Python: see if one set contains another completely?

These are lists, but if you really mean a lot, you can use the issubset method.

 >>> s = set([1,2,3]) >>> t = set([1,2]) >>> t.issubset(s) True >>> s.issuperset(t) True 

For a list, you cannot do better than checking each item.

If you suspect that a set is a subset of the other, and intersect the two sets together, the result is equal to itself if it is a subset.

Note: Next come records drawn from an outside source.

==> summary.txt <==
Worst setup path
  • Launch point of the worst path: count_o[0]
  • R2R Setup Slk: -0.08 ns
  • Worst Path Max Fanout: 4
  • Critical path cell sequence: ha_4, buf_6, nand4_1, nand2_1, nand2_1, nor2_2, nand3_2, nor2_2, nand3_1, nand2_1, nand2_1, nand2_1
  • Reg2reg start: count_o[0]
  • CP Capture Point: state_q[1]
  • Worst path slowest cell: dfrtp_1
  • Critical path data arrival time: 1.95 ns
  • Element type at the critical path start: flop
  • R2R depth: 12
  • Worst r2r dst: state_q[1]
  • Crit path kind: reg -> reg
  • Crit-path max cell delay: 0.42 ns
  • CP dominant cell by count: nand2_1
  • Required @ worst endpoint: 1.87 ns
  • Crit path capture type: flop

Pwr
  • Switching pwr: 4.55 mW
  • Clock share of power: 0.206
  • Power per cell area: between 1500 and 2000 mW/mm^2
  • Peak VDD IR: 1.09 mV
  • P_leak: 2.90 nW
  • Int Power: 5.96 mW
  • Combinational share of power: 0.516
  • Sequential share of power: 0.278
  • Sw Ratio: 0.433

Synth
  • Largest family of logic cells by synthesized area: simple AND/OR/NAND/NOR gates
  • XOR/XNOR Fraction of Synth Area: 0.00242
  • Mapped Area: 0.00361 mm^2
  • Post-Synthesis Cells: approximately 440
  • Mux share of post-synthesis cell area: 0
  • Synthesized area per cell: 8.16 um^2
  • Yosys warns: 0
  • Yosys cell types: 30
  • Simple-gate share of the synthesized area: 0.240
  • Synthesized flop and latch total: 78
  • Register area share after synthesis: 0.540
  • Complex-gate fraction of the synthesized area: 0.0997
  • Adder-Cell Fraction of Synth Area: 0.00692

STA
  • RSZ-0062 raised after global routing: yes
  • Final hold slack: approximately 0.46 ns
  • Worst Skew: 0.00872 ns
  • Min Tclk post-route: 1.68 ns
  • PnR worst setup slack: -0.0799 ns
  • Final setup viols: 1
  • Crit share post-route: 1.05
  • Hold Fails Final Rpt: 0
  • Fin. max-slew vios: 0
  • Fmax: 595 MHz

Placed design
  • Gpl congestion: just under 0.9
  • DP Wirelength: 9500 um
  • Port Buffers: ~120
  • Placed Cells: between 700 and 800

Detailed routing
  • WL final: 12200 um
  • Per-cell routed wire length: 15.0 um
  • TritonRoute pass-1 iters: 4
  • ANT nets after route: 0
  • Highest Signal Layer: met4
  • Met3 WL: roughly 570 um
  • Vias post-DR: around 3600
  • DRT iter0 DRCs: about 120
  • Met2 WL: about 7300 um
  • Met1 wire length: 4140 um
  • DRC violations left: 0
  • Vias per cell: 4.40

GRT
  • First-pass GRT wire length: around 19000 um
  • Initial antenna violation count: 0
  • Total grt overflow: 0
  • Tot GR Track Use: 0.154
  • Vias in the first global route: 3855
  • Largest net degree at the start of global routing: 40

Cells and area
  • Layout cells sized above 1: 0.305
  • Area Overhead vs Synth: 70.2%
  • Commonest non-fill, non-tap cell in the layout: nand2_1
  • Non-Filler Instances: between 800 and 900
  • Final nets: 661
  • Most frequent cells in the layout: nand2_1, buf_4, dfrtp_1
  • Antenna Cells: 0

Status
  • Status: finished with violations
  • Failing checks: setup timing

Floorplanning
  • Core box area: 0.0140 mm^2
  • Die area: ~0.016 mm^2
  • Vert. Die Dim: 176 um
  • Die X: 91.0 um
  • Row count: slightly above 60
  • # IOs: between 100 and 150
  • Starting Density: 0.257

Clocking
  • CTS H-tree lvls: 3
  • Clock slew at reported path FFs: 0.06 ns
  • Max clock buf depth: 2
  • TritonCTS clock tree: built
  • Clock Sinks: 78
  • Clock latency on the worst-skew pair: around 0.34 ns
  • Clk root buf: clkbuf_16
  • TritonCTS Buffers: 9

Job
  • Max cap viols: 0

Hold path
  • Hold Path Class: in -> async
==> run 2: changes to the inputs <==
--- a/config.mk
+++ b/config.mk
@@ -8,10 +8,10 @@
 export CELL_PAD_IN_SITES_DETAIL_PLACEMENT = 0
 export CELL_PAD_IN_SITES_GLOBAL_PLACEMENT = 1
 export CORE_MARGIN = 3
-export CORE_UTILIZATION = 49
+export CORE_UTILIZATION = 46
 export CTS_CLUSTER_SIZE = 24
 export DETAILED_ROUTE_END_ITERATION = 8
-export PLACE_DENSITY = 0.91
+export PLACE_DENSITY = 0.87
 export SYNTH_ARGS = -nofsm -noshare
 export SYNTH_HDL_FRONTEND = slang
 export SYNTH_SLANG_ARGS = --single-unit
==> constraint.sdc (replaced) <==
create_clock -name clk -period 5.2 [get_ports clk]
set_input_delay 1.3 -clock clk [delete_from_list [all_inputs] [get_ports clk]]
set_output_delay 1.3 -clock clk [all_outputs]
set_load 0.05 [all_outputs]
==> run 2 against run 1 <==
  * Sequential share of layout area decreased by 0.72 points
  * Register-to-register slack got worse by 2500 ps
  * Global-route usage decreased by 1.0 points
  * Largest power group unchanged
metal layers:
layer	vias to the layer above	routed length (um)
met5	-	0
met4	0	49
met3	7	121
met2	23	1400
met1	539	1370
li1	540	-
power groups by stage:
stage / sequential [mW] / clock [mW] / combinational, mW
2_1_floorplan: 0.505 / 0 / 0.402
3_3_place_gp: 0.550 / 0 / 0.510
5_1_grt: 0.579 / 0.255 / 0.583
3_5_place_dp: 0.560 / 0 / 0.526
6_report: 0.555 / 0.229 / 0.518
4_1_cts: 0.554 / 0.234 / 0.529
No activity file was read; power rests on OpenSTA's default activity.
## src/rtl/ycbcr_to_rgb.sv

```systemverilog
// YCbCr (10-bit, signed chroma) to RGB converter: 3-stage pipeline with valid/ready backpressure.
// Define YCBCR_CLAMP_EN to saturate each channel to 0..1023 and report clip_out; otherwise channels wrap.
module ycbcr_to_rgb (
    input  logic       clk_in,
    input  logic       rst_in,
    input  logic [9:0] y_in,
    input  logic [9:0] cr_in,
    input  logic [9:0] cb_in,
    input  logic       valid_in,
    output logic       ready_out,
    output logic [9:0] r_out,
    output logic [9:0] g_out,
    output logic [9:0] b_out,
    output logic       clip_out,
    output logic       valid_out,
    input  logic       ready_in
);

    localparam logic signed [23:0] K_R_CR = 24'sd1437;  // 0x59D
    localparam logic signed [23:0] K_G_CB = 24'sd352;   // 0x160
    localparam logic signed [23:0] K_G_CR = 24'sd731;   // 0x2DB
    localparam logic signed [23:0] K_B_CB = 24'sd1816;  // 0x718
    localparam logic signed [23:0] ROUND  = 24'sd512;

    logic               advance;
    logic signed [23:0] cr_ext;
    logic signed [23:0] cb_ext;

    logic               v1;
    logic signed [23:0] s1_y;
    logic signed [23:0] s1_r_cr;
    logic signed [23:0] s1_g_cb;
    logic signed [23:0] s1_g_cr;
    logic signed [23:0] s1_b_cb;

    logic               v2;
    logic signed [23:0] s2_r;
    logic signed [23:0] s2_g;
    logic signed [23:0] s2_b;

    logic [9:0]         r_nxt;
    logic [9:0]         g_nxt;
    logic [9:0]         b_nxt;
    logic               clip_nxt;
    logic               unused_low;

    // The whole pipeline moves as one unit; it only stalls when the output is held.
    assign advance   = !valid_out || ready_in;
    assign ready_out = advance;

    assign cr_ext = {{14{cr_in[9]}}, cr_in};
    assign cb_ext = {{14{cb_in[9]}}, cb_in};

    always_ff @(posedge clk_in) begin
        if (rst_in) begin
            v1      <= 1'b0;
            s1_y    <= '0;
            s1_r_cr <= '0;
            s1_g_cb <= '0;
            s1_g_cr <= '0;
            s1_b_cb <= '0;
        end else if (advance) begin
            v1 <= valid_in;
            if (valid_in) begin
                s1_y    <= {4'b0000, y_in, 10'b0000000000};
                s1_r_cr <= cr_ext * K_R_CR;
                s1_g_cb <= cb_ext * K_G_CB;
                s1_g_cr <= cr_ext * K_G_CR;
                s1_b_cb <= cb_ext * K_B_CB;
            end
        end
    end

    always_ff @(posedge clk_in) begin
        if (rst_in) begin
            v2   <= 1'b0;
            s2_r <= '0;
            s2_g <= '0;
            s2_b <= '0;
        end else if (advance) begin
            v2 <= v1;
            if (v1) begin
                s2_r <= s1_y + s1_r_cr + ROUND;
                s2_g <= s1_y - s1_g_cb - s1_g_cr + ROUND;
                s2_b <= s1_y + s1_b_cb + ROUND;
            end
        end
    end

    // Rounding bits below the binary point are consumed by the +512 and then dropped.
    assign unused_low = ^{s2_r[9:0], s2_g[9:0], s2_b[9:0]};

`ifdef YCBCR_CLAMP_EN
    logic clip_r;
    logic clip_g;
    logic clip_b;

    // v is the sum after the >>10 shift, as a 14-bit signed value.
    function automatic logic [10:0] saturate(input logic [13:0] v);
        if (v[13])
            saturate = {1'b1, 10'd0};
        else if (|v[12:10])
            saturate = {1'b1, 10'd1023};
        else
            saturate = {1'b0, v[9:0]};
    endfunction

    assign {clip_r, r_nxt} = saturate(s2_r[23:10]);
    assign {clip_g, g_nxt} = saturate(s2_g[23:10]);
    assign {clip_b, b_nxt} = saturate(s2_b[23:10]);
    assign clip_nxt        = clip_r | clip_g | clip_b;
`else
    logic unused_high;

    assign r_nxt       = s2_r[19:10];
    assign g_nxt       = s2_g[19:10];
    assign b_nxt       = s2_b[19:10];
    assign clip_nxt    = 1'b0;
    assign unused_high = ^{s2_r[23:20], s2_g[23:20], s2_b[23:20]};
`endif

    always_ff @(posedge clk_in) begin
        if (rst_in) begin
            valid_out <= 1'b0;
            r_out     <= '0;
            g_out     <= '0;
            b_out     <= '0;
            clip_out  <= 1'b0;
        end else if (advance) begin
            valid_out <= v2;
            if (v2) begin
                r_out    <= r_nxt;
                g_out    <= g_nxt;
                b_out    <= b_nxt;
                clip_out <= clip_nxt;
            end
        end
    end

endmodule

```

## config.mk

```make
export PLATFORM = sky130hd
export DESIGN_NAME = ycbcr_to_rgb
export DESIGN_NICKNAME = d
export VERILOG_FILES = /design/src/rtl/ycbcr_to_rgb.sv
export SDC_FILE = /design/constraint.sdc
export NUM_CORES = 1
export LEC_CHECK = 0
export ABC_AREA = 1
export CORE_UTILIZATION = 57
export DETAILED_ROUTE_END_ITERATION = 8
export GPL_TIMING_DRIVEN = 0
export PLACE_DENSITY = 0.79
export SYNTH_ARGS = -nofsm -noshare
export SYNTH_HDL_FRONTEND = slang
export SYNTH_SLANG_ARGS = --single-unit
```

## constraint.sdc

```tcl
create_clock -name clk_in -period 5.1 [get_ports clk_in]
set_input_delay 1.275 -clock clk_in [delete_from_list [all_inputs] [get_ports clk_in]]
set_output_delay 1.275 -clock clk_in [all_outputs]
set_load 0.005 [all_outputs]
```

# --- Yosys cells after proc, flatten, opt, wreduce, memory -nomap -nowiden ---
# Cells that the tools add are included.
classes:
  n_addsub: 7
  reduce_logical: 5
  bitwise_logic: 0
  muxes: 0
  eq_ne: 0
  shift: 0
  mul: 4
  order_cmp: 0
  n_div: 0
op_table:
  columns: ["operator", "n"]
  rows:
  - ["$add A20 B11 Y20 const B", 3]
  - ["$add A20 B20 Y20", 2]
  - ["$sub A20 B20 Y20", 2]
  - ["$mul A10 B11 Y20 const B", 1]
  - ["$mul A10 B12 Y20 const B", 1]
  - ["$mul A10 B9 Y17 const B", 1]
  - ["$mul A10 B5 Y15 const B", 1]
  - ["$reduce_and A2 Y1", 3]
  - ["$logic_not A1 Y1", 1]
  - ["$logic_or A1 B1 Y1", 1]
word_totals:
  romBits: 0
  latch_bits: 0
  elab_cells: 30
  ramBits: 0
  n_memories: 0
  regBits: 175
  out_inout_bits: 33

# --- Logic depth before layout (Yosys ltp) ---
depth:
  ltp_word: 3
  ltp_mapped: 22

# --- Worst setup path after synthesis ---
# No wires, ideal clock.
synth_path:
  path_kind: "input port to flip-flop"
  from: "input cr_in[7]"
  to: "register s1_r_cr[17]"
  t_arrival_ns: 5.002
  path_slack_ns: -0.011
  path_stages: 20
  setup_time_ns: 0.109
  required_time_ns: 4.991
  path_cell_list: "fa_1 fa_1 inv_1 fa_1 inv_1 fa_1 inv_1 fa_1 inv_1 ha_1 nand2_1 inv_1 nand2_1 nand2_1 a21oi_1 nand2_1 nand2_1 nand3_1 nand2_1 inv_1"
synth_between:
  elab_chain_len: 1
synth_lines:
  columns: ["item", "line", "text"]
  rows:
  - ["start: declaration", "7", "input logic [9:0] cr_in,"]
  - ["$mul A10 B12 Y20", "66", "s1_r_cr <= cr_ext * K_R_CR;"]
  - ["end signal: assignment", "66", null]
  - ["end: declaration", "31", "logic signed [23:0] s1_r_cr;"]
# Every way passes these cells.
# A chain may end at the register's enable or synchronous reset.

# --- Final worst setup path ---
layout_path:
  from: "input cr_in[8]"
  to: "register s1_r_cr[17]"
# The elaborated chain is that of the path after synthesis.

==> impl_results.md <==
* I/O Pins at 67
* Synth unique cells at around 40
* RSZ-0062 raised after global routing: true
* Core box area at ~0.023 mm^2
* I/O Buffers at 64
* Fill cells at just over 2,000
* CP Data Arrival Time at 5280 ps
* F_max at 202 MHz
* Worst path bufs/invs at 7
* Min Tclk post-route at about 5000 ps
* Fin Setup TNS at 0 ps
* Grt ovf at 0
* Hold Startpoint: s1_b_cb[3]
* Clock sinks at 130
* Ys flop type: dfxtp_1
* Initial antenna violation count at 1
* Crit. End Element: register
* Worst-Skew Late Latency at around 430 ps
* Sequential power share at 0.172
* Clock transition at path regs at about 60 ps
* Maximum vdd drop at ~0.31 mV
* Die Ht at 157 um
* Syn-to-layout area delta at 13.3%
* Buffers from clock root to sink, at most at 2
* Clk root buf: clkbuf_16
* Seq/Total Area, Yosys at 0.191
* CP dominant cell by count: inv_1
* Max cap viols at 0
* Die area at ~0.025 mm^2
* Final hold viol count at 0
* Most common cell after layout, fill and taps aside: inv_1
* Initial DRC Count at around 850
* CP max stage delay at 540 ps
* Max FO, Critical Path at 8
* Crit Path Category: in2reg
* Worst R2R Path Depth at 11
* Switching power at between 3 and 4 mW
* Hold_buf cts at 0
* Post-synth EDFFs at 0
* Max-slew violations at 0
* Crit-path cells: buf_2 -> fa_2 -> fa_1 -> inv_1 -> fa_1 -> inv_1 -> fa_1 -> inv_1 -> fa_1 -> inv_1 -> ha_4 -> nand2_4 -> inv_1 -> nand2_1 -> nand2_1 -> a21oi_2 -> nand2_1 -> nand2_1 -> nand3_1 -> nand2_1 -> inv_1
* Multi-input gate area in the final layout at ~0.0095 mm^2
* Ratio of cells with drive above 1 in the final layout at 0.0613
* Comb pwr share at 0.672
* Reg2reg start: s1_y[10]
* CP top delay family: adder cells
* Vias at between 10,000 and 15,000
* Leak at approximately 8.5 nW
* Final core utilization at 0.658
* Sw Ratio at 0.499
* Post-synthesis register bit count at 130
* DR vias/cell at ~5.2
* Initial core utilization at 0.581
* Mapped Cells at 1,906
* Cell-internal power at around 3.7 mW
* Slew HR at 0.483
* Gr usage total at 0.294
* Worst path required time at approximately 5400 ps
* Clock Skew at a little over 8 ps
* Yosys warns at 0
* Total CTS buffers at 17
* PD cells at 481 mW/mm^2
* Final Setup Violations at 0
* Synthesized Nets at 2,246
* Worst Hold Path Cells at 2
* CTS tree: built
* Hold Path End: s1_b_cb[3]
* Routed len/inst at roughly 15 um
* Fin nets at roughly 2,300
* Syn Area/Cell at 7.15 um^2
* Number of remaining DRC errors at 0
* HPWL reported at the end of detailed placement at about 28,000 um
* Antenna viol nets, final at 0
* Largest net degree at the start of global routing at 17
* Number of global-route vias before repair at approximately 11,000
* Post-Route WL at around 35,000 um
* First-pass GRT wire length at roughly 56,000 um
* Most frequent cells in the layout: inv_1 (410), nand2_1 (293), nor2_1 (232)
* Number of cells on the critical path at 21
* Worst slew pin tran at a little under 800 ps
* Slowest CP cell: fa_1
* Width of the die at 157 um
* Outcome: finished, final reports clean
* Startpoint Class: primary input
* FF-to-FF End: s2_g[15]
* Htree depth at 4
* R2R Setup Slk at roughly 2700 ps
* First-pass DRT Iterations at 6
* Row count at between 50 and 60
* FF/Latch Area at between 0.002 and 0.003 mm^2
* Worst min-delay path class: reg2reg
* Share of power burned in the clock network at 0.157
* Period utilization at 0.972
* Post-Syn Area at ~0.014 mm^2
* Async set or reset register ratio after synthesis at 0
* Gpl congestion at 1.01
## power by group through the flow
stage	combinational (mW)	clock (mW)	sequential, mW
final	4.99	1.17	1.28
after global routing	5.63	1.22	1.29
after CTS	4.71	1.17	1.27
after detailed placement	4.57	0	1.29
after global placement	4.48	0	1.29
after floorplan	3.50	0	1.26
## flip-flops by register name, summed over array words and instances (netlist names)
register and count:
s1_g_cb 12, s1_b_cb 14, s1_y 10, s1_r_cr 12, s1_g_cr 19, b_out 10, s2_r 10, valid_out 1
v1 1, v2 1, s2_g 10, g_out 10, r_out 10, s2_b 10
## synth_stat cells (2+ instances only)
library cell	number	area (um^2)
a31oi_1	5	31.3
nor4_1	6	37.5
nand3b_1	5	37.5
a21oi_1	121	606
or2_1	3	18.8
xor2_1	25	219
fa_1	94	1880
o211ai_1	12	90.1
nor3_1	3	15.0
buf_2	11	55.1
inv_4	2	12.5
o21bai_1	6	45.0
ha_1	212	2650
nand3_2	2	20.0
o21ai_1	2	10.0
o21ai_2	2	17.5
buf_4	8	60.1
and2_1	3	18.8
nand3_1	118	591
nand2_2	7	43.8
nor2_1	235	882
xnor2_1	14	123
buf_6	3	33.8
dfxtp_1	130	2600
a21o_1	7	52.6
nand2_1	298	1120
nand4_1	6	37.5
o21a_1	2	15.0
clkbuf_1	18	67.6
inv_1	412	1550
or2_2	4	25.0
o21ai_0	121	606
## layer usage
metal  wire, um  vias up  global-route usage
li1           -     6166                   -
met1      15900     5579               0.377
met2      16600      292               0.516
met3       1560       54              0.0346
met4        833        0              0.0882
met5          0        -                   0
## worst register-to-register path: stages (launching register included)
cell	delay, ps
dfxtp_1	500
fa_1	450
ha_1	400
a21oi_1	250
and2_1	180
nand3_2	140
nand2_1	110
nand2_1	50
nand2_1	50
nand3_1	60
nand2_1	70
inv_1	30
## cell families after synthesis
logic type / count (synthesis) / synth area share
buffers and inverters: 456 / 0.131
AO/OA/AOI/OAI: 280 / 0.109
AND/OR/NAND/NOR: 694 / 0.211
XOR/XNOR: 39 / 0.0251
other: 1 / 0.000275
adder cells (fa/ha/maj): 306 / 0.333
flip-flops: 130 / 0.191
## cell type report
type,instances,share of cell area
flip-flops and latches,130,0.168
well taps,319,0.0258
clock inverters,15,0.00899
multi-input cells,1320,0.612
plain buffers,41,0.0143
clock buffers,17,0.0275
inverters,415,0.101
diodes,1,0.000162
repair buffers,68,0.0413
## timing repair
| action | CTS | global route |
|---|---|---|
| gates resized for setup | 48 | 43 |
| pin swaps | 2 | 16 |
| setup buffers | 1 | 3 |
| endpoints found under the setup margin | 23 | 23 |
## worst max path at each step
stage	startpoint	to
global route	cr_in[2]	s1_r_cr[15]
global placement	cr_in[8]	s1_r_cr[18]
CTS	cr_in[1]	s1_g_cr[19]
floorplan	cr_in[7]	s1_r_cr[18]
finish	cr_in[8]	s1_r_cr[17]
detailed placement	cr_in[8]	s1_r_cr[18]
## through the flow
step | setup WS (ps) | hold WS (ps) | total power [mW] | area, um^2 | cells
CTS | 25.0 | 473 | 7.16 | 15300 | 2322
global route | -61.8 | 491 | 8.14 | 15400 | 2325
global placement | -1010 | 447 | 5.77 | 14700 | 2289
finish | 142 | 472 | 7.44 | 15400 | 2326
detailed placement | -1080 | 465 | 5.86 | 14700 | 2289
floorplan | 14.6 | 433 | 4.77 | 13600 | 1906
No activity file was read; power rests on OpenSTA's default activity.
## src/rtl/alu_control_sequencer.sv

```systemverilog
// Hardwired control unit: fetches (T0-T2), then sequences R-format ALU, NEG/NOT and MUL/DIV
// instructions decoded from IR. It drives the datapath enable/out/op_code strobes.
module alu_control_sequencer #(
  parameter int NREGS = 16,
  parameter int OPW   = 5
) (
  input  logic             i_clk,
  input  logic             i_reset_n,
  input  logic             i_run,
  input  logic             i_mem_ready,
  input  logic [31:0]      i_ir,
  output logic [NREGS-1:0] o_gpr_in,
  output logic [NREGS-1:0] o_gpr_out,
  output logic             o_pc_out,
  output logic             o_pc_in,
  output logic             o_inc_pc,
  output logic             o_mar_in,
  output logic             o_mdr_in,
  output logic             o_mdr_read,
  output logic             o_mdr_out,
  output logic             o_ir_in,
  output logic             o_y_in,
  output logic             o_zlo_in,
  output logic             o_zhi_in,
  output logic             o_zlo_out,
  output logic             o_zhi_out,
  output logic             o_lo_in,
  output logic             o_hi_in,
  output logic [OPW-1:0]   o_op_code,
  output logic             o_instr_done,
  output logic             o_illegal
);

  typedef enum logic [2:0] {
    S_IDLE, S_T0, S_T1, S_T2, S_T3, S_T4, S_T5, S_T6
  } state_t;

  localparam logic [OPW-1:0] OP_ADD = OPW'(3);
  localparam logic [OPW-1:0] OP_ROL = OPW'(11);
  localparam logic [OPW-1:0] OP_MUL = OPW'(15);
  localparam logic [OPW-1:0] OP_DIV = OPW'(16);
  localparam logic [OPW-1:0] OP_NEG = OPW'(17);
  localparam logic [OPW-1:0] OP_NOT = OPW'(18);

  state_t r_state;

  logic [OPW-1:0]   w_opc;
  logic [3:0]       w_ra;
  logic [3:0]       w_rb;
  logic [3:0]       w_rc;
  logic [NREGS-1:0] w_raOh;
  logic [NREGS-1:0] w_rbOh;
  logic [NREGS-1:0] w_rcOh;
  logic             w_isAlu3;
  logic             w_isAlu2;
  logic             w_isMulDiv;
  logic             w_isIllegal;
  logic             w_unusedIr;

  assign w_opc       = i_ir[31:32-OPW];
  assign w_ra        = i_ir[26:23];
  assign w_rb        = i_ir[22:19];
  assign w_rc        = i_ir[18:15];
  assign w_raOh      = NREGS'(1) << w_ra;
  assign w_rbOh      = NREGS'(1) << w_rb;
  assign w_rcOh      = NREGS'(1) << w_rc;
  assign w_isAlu3    = (w_opc >= OP_ADD) && (w_opc <= OP_ROL);
  assign w_isAlu2    = (w_opc == OP_NEG) || (w_opc == OP_NOT);
  assign w_isMulDiv  = (w_opc == OP_MUL) || (w_opc == OP_DIV);
  assign w_isIllegal = !(w_isAlu3 || w_isAlu2 || w_isMulDiv);
  assign w_unusedIr  = ^i_ir[14:0];

  always_ff @(posedge i_clk or negedge i_reset_n) begin
    if (!i_reset_n) begin
      r_state <= S_IDLE;
    end else begin
      case (r_state)
        S_IDLE: if (i_run) r_state <= S_T0;
        S_T0:   r_state <= S_T1;
        S_T1:   if (i_mem_ready) r_state <= S_T2;
        S_T2:   r_state <= S_T3;
        S_T3: begin
          if (w_isIllegal) r_state <= i_run ? S_T0 : S_IDLE;
          else             r_state <= S_T4;
        end
        S_T4:   r_state <= S_T5;
        S_T5: begin
          if (w_isMulDiv) r_state <= S_T6;
          else            r_state <= i_run ? S_T0 : S_IDLE;
        end
        S_T6:   r_state <= i_run ? S_T0 : S_IDLE;
        default: r_state <= S_IDLE;
      endcase
    end
  end

  // Strobes are decoded from state so an async reset clears them in the same instant;
  // only T1 also looks at mem_ready so PC loads once, on the cycle the read completes.
  always_comb begin
    o_gpr_in     = '0;
    o_gpr_out    = '0;
    o_pc_out     = 1'b0;
    o_pc_in      = 1'b0;
    o_inc_pc     = 1'b0;
    o_mar_in     = 1'b0;
    o_mdr_in     = 1'b0;
    o_mdr_read   = 1'b0;
    o_mdr_out    = 1'b0;
    o_ir_in      = 1'b0;
    o_y_in       = 1'b0;
    o_zlo_in     = 1'b0;
    o_zhi_in     = 1'b0;
    o_zlo_out    = 1'b0;
    o_zhi_out    = 1'b0;
    o_lo_in      = 1'b0;
    o_hi_in      = 1'b0;
    o_op_code    = '0;
    o_instr_done = 1'b0;
    o_illegal    = 1'b0;
    case (r_state)
      S_T0: begin
        o_pc_out = 1'b1;
        o_mar_in = 1'b1;
        o_inc_pc = 1'b1;
        o_zlo_in = 1'b1;
      end
      S_T1: begin
        o_mdr_read = 1'b1;
        o_mdr_in   = 1'b1;
        if (i_mem_ready) begin
          o_zlo_out = 1'b1;
          o_pc_in   = 1'b1;
        end
      end
      S_T2: begin
        o_mdr_out = 1'b1;
        o_ir_in   = 1'b1;
      end
      S_T3: begin
        if (w_isIllegal) begin
          o_illegal    = 1'b1;
          o_instr_done = 1'b1;
        end else begin
          o_gpr_out = w_rbOh;
          o_y_in    = 1'b1;
        end
      end
      S_T4: begin
        o_op_code = w_opc;
        o_zlo_in  = 1'b1;
        o_zhi_in  = w_isMulDiv;
        if (w_isAlu3 || w_isMulDiv) o_gpr_out = w_rcOh;
      end
      S_T5: begin
        o_zlo_out = 1'b1;
        if (w_isMulDiv) begin
          o_lo_in = 1'b1;
        end else begin
          o_gpr_in     = w_raOh;
          o_instr_done = 1'b1;
        end
      end
      S_T6: begin
        o_zhi_out    = 1'b1;
        o_hi_in      = 1'b1;
        o_instr_done = 1'b1;
      end
      default: ;
    endcase
  end

endmodule

```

 a = [2,1,3,3] b = [5,4,3,2,1] set(a).intersection(set(b)) == set(a) >>True 

You can use set.issubset() or set.issuperset() (or their operator counterparts: <= and >= ). Note that methods will take any iterable as an argument, not just a collection:

 >>> {1, 2}.issubset([1, 2, 3]) True >>> {1, 2, 3}.issuperset([1, 2]) True 

However, if you use operators, both arguments must be set:

 >>> {1, 2} <= {1, 2, 3} True >>> {1, 2, 3} >= {1, 2} True 

Below the function returns 0 if the main list does not contain subscriptions completely and 1 if it contains completely.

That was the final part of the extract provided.